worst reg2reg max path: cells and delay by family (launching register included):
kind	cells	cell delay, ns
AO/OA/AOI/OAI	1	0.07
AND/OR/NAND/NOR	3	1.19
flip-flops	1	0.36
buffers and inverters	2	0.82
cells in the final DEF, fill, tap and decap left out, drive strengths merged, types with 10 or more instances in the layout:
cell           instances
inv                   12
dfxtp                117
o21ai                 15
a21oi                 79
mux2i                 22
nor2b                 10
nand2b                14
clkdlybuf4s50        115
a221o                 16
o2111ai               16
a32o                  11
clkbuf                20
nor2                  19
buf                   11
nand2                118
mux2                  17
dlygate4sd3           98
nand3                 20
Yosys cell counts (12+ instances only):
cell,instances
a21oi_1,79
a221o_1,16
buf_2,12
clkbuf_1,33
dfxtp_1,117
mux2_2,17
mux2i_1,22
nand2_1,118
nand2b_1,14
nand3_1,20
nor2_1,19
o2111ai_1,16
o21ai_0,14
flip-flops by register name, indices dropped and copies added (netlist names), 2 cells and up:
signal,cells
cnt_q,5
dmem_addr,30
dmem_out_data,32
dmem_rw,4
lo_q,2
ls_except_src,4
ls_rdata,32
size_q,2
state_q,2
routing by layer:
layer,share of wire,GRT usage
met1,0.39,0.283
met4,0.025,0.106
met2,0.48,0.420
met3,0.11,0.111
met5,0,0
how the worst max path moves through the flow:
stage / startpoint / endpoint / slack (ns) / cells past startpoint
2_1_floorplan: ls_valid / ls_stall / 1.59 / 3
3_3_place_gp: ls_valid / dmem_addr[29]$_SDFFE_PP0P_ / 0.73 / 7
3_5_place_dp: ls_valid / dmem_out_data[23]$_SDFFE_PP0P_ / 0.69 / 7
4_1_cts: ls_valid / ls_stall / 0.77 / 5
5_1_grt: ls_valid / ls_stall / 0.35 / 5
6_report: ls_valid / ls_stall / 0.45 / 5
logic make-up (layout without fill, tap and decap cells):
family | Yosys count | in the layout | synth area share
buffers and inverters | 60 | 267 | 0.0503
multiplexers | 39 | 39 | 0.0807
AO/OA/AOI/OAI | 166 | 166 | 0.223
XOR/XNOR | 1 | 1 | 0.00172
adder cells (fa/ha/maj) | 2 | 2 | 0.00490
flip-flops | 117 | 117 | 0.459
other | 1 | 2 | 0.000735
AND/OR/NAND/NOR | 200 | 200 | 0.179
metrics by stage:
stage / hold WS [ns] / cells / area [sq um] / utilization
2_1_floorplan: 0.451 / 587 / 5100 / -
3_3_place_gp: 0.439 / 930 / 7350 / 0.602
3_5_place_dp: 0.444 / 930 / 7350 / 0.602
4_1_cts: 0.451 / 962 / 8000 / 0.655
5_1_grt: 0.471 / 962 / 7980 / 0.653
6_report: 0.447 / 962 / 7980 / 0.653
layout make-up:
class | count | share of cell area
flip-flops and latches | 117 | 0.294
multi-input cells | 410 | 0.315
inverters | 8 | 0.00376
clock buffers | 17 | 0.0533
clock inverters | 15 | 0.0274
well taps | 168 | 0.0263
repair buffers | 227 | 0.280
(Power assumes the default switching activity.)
File: src/rtl/conv_window_scan_ctrl.sv
// Load/scan sequencer for the 3-row windowed feature memory: raster-loads the image,
// then steps the 3x3 window centre over every interior position under engine backpressure.
module conv_window_scan_ctrl #(
   parameter int DW       = 8,
   parameter int IMG_SIZE = 5,
   parameter int MEM_ADDR = 3
) (
   input  logic                clk,
   input  logic                reset,
   input  logic                start,
   input  logic                abort,
   input  logic [DW-1:0]       pix_in,
   input  logic                pix_valid,
   output logic                pix_ready,
   output logic [DW-1:0]       mem_data_in,
   output logic                mem_wr_en,
   output logic                mem_rd_en,
   output logic [MEM_ADDR-1:0] mem_in_add_row,
   output logic [MEM_ADDR-1:0] mem_in_add_col,
   output logic [MEM_ADDR-1:0] mem_a_add_row,
   output logic [MEM_ADDR-1:0] mem_a_add_col,
   output logic                win_valid,
   input  logic                win_ready,
   output logic                busy,
   output logic                done
);

   typedef enum logic [1:0] {S_IDLE, S_LOAD, S_SCAN, S_DONE} state_t;

   localparam logic [MEM_ADDR-1:0] LP_ZERO    = '0;
   localparam logic [MEM_ADDR-1:0] LP_ONE     = MEM_ADDR'(1);
   localparam logic [MEM_ADDR-1:0] LP_WR_LAST = MEM_ADDR'(IMG_SIZE - 1);
   localparam logic [MEM_ADDR-1:0] LP_RD_LAST = MEM_ADDR'(IMG_SIZE - 2);

   state_t              r_state;
   state_t              w_state_nxt;
   logic [MEM_ADDR-1:0] r_wr_row;
   logic [MEM_ADDR-1:0] r_wr_col;
   logic [MEM_ADDR-1:0] r_rd_row;
   logic [MEM_ADDR-1:0] r_rd_col;
   logic                w_pix_acc;
   logic                w_win_acc;
   logic                w_wr_last;
   logic                w_rd_last;

   // pix_ready/win_valid are already gated by abort, so an abort cycle never accepts
   assign w_pix_acc = pix_ready & pix_valid;
   assign w_win_acc = win_valid & win_ready;
   assign w_wr_last = (r_wr_row == LP_WR_LAST) && (r_wr_col == LP_WR_LAST);
   assign w_rd_last = (r_rd_row == LP_RD_LAST) && (r_rd_col == LP_RD_LAST);

   always_ff @(posedge clk or negedge reset) begin
      if (!reset) begin
         r_state <= S_IDLE;
      end else begin
         r_state <= w_state_nxt;
      end
   end

   always_comb begin
      w_state_nxt = r_state;
      if (abort) begin
         w_state_nxt = S_IDLE;
      end else begin
         case (r_state)
            S_IDLE: if (start)                  w_state_nxt = S_LOAD;
            S_LOAD: if (w_pix_acc && w_wr_last) w_state_nxt = S_SCAN;
            S_SCAN: if (w_win_acc && w_rd_last) w_state_nxt = S_DONE;
            S_DONE:                             w_state_nxt = S_IDLE;
            default:                            w_state_nxt = S_IDLE;
         endcase
      end
   end

   always_comb begin
      pix_ready      = 1'b0;
      mem_data_in    = '0;
      mem_wr_en      = 1'b0;
      mem_rd_en      = 1'b0;
      mem_in_add_row = LP_ZERO;
      mem_in_add_col = LP_ZERO;
      mem_a_add_row  = LP_ZERO;
      mem_a_add_col  = LP_ZERO;
      win_valid      = 1'b0;
      done           = 1'b0;
      busy           = (r_state != S_IDLE);
      case (r_state)
         S_LOAD: begin
            pix_ready      = !abort;
            mem_wr_en      = pix_valid && !abort;
            mem_data_in    = pix_in;
            mem_in_add_row = r_wr_row;
            mem_in_add_col = r_wr_col;
         end
         S_SCAN: begin
            mem_rd_en     = !abort;
            win_valid     = !abort;
            mem_a_add_row = r_rd_row;
            mem_a_add_col = r_rd_col;
         end
         S_DONE:  done = 1'b1;
         default: ;
      endcase
   end

   // Counters sit at zero outside their own phase, so every pass restarts cleanly
   always_ff @(posedge clk or negedge reset) begin
      if (!reset) begin
         r_wr_row <= LP_ZERO;
         r_wr_col <= LP_ZERO;
         r_rd_row <= LP_ZERO;
         r_rd_col <= LP_ZERO;
      end else begin
         if (r_state == S_LOAD) begin
            if (w_pix_acc) begin
               if (w_wr_last) begin
                  r_wr_row <= LP_ZERO;
                  r_wr_col <= LP_ZERO;
               end else if (r_wr_col == LP_WR_LAST) begin
                  r_wr_col <= LP_ZERO;
                  r_wr_row <= r_wr_row + LP_ONE;
               end else begin
                  r_wr_col <= r_wr_col + LP_ONE;
               end
            end
         end else begin
            r_wr_row <= LP_ZERO;
            r_wr_col <= LP_ZERO;
         end

         if (r_state == S_LOAD && w_pix_acc && w_wr_last) begin
            r_rd_row <= LP_ONE;
            r_rd_col <= LP_ONE;
         end else if (r_state == S_SCAN) begin
            if (w_win_acc) begin
               if (w_rd_last) begin
                  r_rd_row <= LP_ZERO;
                  r_rd_col <= LP_ZERO;
               end else if (r_rd_col == LP_RD_LAST) begin
                  r_rd_col <= LP_ONE;
                  r_rd_row <= r_rd_row + LP_ONE;
               end else begin
                  r_rd_col <= r_rd_col + LP_ONE;
               end
            end
         end else begin
            r_rd_row <= LP_ZERO;
            r_rd_col <= LP_ZERO;
         end
      end
   end

endmodule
┄┄┄┄┄┄┄┄┄┄┄┄┄┄┄┄┄┄┄┄
# Instructions to follow:
All lines above from the one with "3_5_place_dp: ls_valid /" to the one with "logic make-up (layout", inclusive, should be copied exactly, and no other lines.

# Answer to this problem:
3_5_place_dp: ls_valid / dmem_out_data[23]$_SDFFE_PP0P_ / 0.69 / 7
4_1_cts: ls_valid / ls_stall / 0.77 / 5
5_1_grt: ls_valid / ls_stall / 0.35 / 5
6_report: ls_valid / ls_stall / 0.45 / 5
logic make-up (layout without fill, tap and decap cells):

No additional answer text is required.